Stored entries

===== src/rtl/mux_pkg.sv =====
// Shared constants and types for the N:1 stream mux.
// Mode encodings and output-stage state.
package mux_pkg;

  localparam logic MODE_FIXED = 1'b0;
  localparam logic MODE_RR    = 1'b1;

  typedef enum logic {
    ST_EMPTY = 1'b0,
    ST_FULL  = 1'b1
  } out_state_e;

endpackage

...

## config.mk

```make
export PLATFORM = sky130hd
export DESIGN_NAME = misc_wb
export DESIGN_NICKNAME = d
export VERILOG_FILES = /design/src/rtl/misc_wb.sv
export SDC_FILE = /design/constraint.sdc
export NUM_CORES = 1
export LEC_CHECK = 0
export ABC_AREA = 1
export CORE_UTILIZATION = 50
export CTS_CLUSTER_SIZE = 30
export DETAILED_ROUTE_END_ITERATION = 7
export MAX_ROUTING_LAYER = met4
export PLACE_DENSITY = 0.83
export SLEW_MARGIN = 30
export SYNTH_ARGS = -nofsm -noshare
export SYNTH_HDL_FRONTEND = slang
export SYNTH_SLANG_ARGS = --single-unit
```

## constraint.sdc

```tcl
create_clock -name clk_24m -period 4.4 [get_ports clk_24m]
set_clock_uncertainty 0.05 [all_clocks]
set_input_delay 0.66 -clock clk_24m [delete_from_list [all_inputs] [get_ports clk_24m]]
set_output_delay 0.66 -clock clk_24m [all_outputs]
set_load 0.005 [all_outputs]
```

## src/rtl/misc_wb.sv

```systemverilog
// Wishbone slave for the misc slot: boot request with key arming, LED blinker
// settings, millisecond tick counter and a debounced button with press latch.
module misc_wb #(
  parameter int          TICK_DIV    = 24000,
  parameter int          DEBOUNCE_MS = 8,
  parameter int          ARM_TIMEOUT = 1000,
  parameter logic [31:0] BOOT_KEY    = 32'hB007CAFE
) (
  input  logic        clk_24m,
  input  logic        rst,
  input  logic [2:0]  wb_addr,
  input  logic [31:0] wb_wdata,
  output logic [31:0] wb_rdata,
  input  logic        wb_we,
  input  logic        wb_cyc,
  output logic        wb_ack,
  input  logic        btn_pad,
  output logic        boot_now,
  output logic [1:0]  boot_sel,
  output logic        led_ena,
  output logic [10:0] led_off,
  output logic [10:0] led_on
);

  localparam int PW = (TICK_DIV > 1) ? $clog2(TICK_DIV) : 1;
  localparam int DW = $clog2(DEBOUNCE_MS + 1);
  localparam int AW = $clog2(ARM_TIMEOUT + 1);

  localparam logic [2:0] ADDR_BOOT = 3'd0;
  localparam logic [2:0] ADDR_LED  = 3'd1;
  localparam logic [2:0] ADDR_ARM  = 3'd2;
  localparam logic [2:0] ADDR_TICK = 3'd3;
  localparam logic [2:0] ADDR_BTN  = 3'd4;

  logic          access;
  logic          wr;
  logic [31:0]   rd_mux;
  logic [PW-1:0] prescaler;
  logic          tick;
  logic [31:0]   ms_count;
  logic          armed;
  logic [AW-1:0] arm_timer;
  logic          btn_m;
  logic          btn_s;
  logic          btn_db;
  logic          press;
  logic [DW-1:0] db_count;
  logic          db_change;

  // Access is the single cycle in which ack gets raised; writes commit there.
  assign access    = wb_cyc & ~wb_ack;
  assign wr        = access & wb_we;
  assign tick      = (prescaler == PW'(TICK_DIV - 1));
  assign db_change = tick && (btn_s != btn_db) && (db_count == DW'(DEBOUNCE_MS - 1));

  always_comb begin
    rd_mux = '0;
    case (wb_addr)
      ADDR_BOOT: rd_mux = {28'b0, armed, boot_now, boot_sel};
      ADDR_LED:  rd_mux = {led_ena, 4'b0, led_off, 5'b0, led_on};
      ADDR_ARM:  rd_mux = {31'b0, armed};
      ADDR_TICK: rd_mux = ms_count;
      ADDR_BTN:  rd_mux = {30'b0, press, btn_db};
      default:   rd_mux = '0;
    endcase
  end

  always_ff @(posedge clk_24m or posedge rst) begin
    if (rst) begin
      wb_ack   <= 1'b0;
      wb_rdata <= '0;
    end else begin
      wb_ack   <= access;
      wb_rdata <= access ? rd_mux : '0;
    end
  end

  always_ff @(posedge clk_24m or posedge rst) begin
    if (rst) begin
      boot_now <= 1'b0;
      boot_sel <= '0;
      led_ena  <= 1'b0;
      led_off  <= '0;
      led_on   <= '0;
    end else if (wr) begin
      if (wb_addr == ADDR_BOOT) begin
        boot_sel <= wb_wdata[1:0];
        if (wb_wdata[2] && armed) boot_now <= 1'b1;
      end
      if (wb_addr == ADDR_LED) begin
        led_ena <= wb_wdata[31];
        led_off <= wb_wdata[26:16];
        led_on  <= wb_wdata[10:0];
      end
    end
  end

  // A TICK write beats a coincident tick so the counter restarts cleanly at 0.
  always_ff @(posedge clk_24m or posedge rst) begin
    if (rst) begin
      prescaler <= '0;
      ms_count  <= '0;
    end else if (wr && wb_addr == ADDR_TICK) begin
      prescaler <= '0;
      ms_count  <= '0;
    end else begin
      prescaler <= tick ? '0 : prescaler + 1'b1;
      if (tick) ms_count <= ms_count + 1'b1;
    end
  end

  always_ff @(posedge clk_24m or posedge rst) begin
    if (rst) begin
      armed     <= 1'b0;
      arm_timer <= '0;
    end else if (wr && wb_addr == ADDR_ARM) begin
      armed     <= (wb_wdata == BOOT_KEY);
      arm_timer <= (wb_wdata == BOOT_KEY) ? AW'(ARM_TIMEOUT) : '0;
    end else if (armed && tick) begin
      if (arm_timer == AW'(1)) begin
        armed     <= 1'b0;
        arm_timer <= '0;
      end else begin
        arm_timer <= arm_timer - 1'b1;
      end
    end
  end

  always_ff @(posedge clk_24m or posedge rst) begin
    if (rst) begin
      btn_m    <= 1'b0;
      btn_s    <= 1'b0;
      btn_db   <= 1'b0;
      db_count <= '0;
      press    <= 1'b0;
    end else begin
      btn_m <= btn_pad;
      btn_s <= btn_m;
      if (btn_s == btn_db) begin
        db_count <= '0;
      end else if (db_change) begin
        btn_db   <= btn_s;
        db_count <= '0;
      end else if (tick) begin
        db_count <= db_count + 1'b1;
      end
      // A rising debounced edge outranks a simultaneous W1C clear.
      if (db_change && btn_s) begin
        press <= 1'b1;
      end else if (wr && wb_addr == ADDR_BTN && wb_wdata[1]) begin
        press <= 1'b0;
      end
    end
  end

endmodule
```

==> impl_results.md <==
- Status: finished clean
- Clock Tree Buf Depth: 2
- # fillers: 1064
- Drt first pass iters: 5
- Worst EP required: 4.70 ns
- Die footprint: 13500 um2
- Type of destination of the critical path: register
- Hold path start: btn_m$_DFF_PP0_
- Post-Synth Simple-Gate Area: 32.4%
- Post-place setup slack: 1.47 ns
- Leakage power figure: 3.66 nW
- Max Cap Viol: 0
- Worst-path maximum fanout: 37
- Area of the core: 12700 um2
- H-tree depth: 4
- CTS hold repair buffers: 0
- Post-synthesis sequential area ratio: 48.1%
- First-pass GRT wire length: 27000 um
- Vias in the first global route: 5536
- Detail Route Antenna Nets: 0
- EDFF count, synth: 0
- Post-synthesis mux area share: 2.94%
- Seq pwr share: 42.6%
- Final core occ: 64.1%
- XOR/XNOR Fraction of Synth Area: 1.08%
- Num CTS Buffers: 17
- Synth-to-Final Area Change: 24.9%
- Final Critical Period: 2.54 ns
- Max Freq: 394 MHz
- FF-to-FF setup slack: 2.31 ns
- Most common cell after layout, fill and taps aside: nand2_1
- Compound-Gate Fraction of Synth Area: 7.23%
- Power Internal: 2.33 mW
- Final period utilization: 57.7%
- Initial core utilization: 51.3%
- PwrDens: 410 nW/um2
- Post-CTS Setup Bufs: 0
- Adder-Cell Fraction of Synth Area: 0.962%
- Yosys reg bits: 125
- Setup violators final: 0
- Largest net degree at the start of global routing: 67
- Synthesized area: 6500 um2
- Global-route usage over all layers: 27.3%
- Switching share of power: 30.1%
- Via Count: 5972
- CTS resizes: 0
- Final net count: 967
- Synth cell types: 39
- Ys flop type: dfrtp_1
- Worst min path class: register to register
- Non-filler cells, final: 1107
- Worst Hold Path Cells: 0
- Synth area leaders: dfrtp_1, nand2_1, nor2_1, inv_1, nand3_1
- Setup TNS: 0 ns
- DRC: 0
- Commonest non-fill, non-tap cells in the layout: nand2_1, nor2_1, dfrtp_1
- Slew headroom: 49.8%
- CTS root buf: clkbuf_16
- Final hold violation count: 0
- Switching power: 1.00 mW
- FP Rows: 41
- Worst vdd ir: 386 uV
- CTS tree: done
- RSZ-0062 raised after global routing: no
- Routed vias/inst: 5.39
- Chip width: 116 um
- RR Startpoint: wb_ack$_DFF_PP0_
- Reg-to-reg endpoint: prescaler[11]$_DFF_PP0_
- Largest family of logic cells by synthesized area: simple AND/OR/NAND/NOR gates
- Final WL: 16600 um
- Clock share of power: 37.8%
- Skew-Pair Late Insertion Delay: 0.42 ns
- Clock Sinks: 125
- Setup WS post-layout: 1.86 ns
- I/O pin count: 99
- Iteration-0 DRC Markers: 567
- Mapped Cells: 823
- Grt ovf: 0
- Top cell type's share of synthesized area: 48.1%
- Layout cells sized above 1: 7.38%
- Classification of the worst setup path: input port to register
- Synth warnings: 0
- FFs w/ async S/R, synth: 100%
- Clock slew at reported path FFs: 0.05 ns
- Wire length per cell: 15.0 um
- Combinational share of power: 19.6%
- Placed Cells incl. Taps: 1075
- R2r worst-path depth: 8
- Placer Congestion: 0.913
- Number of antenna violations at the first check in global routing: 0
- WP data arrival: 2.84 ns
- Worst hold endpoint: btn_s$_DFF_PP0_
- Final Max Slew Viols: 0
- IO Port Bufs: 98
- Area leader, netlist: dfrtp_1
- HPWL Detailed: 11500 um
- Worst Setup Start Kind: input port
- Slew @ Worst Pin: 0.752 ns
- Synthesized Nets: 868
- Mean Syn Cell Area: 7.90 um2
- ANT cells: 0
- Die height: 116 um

WORK TO BE COMPLETED: Pull every line holding "assign" out of the records.

ANSWER TO THIS EXERCISE:
  assign access    = wb_cyc & ~wb_ack;
  assign wr        = access & wb_we;
  assign tick      = (prescaler == PW'(TICK_DIV - 1));
  assign db_change = tick && (btn_s != btn_db) && (db_count == DW'(DEBOUNCE_MS - 1));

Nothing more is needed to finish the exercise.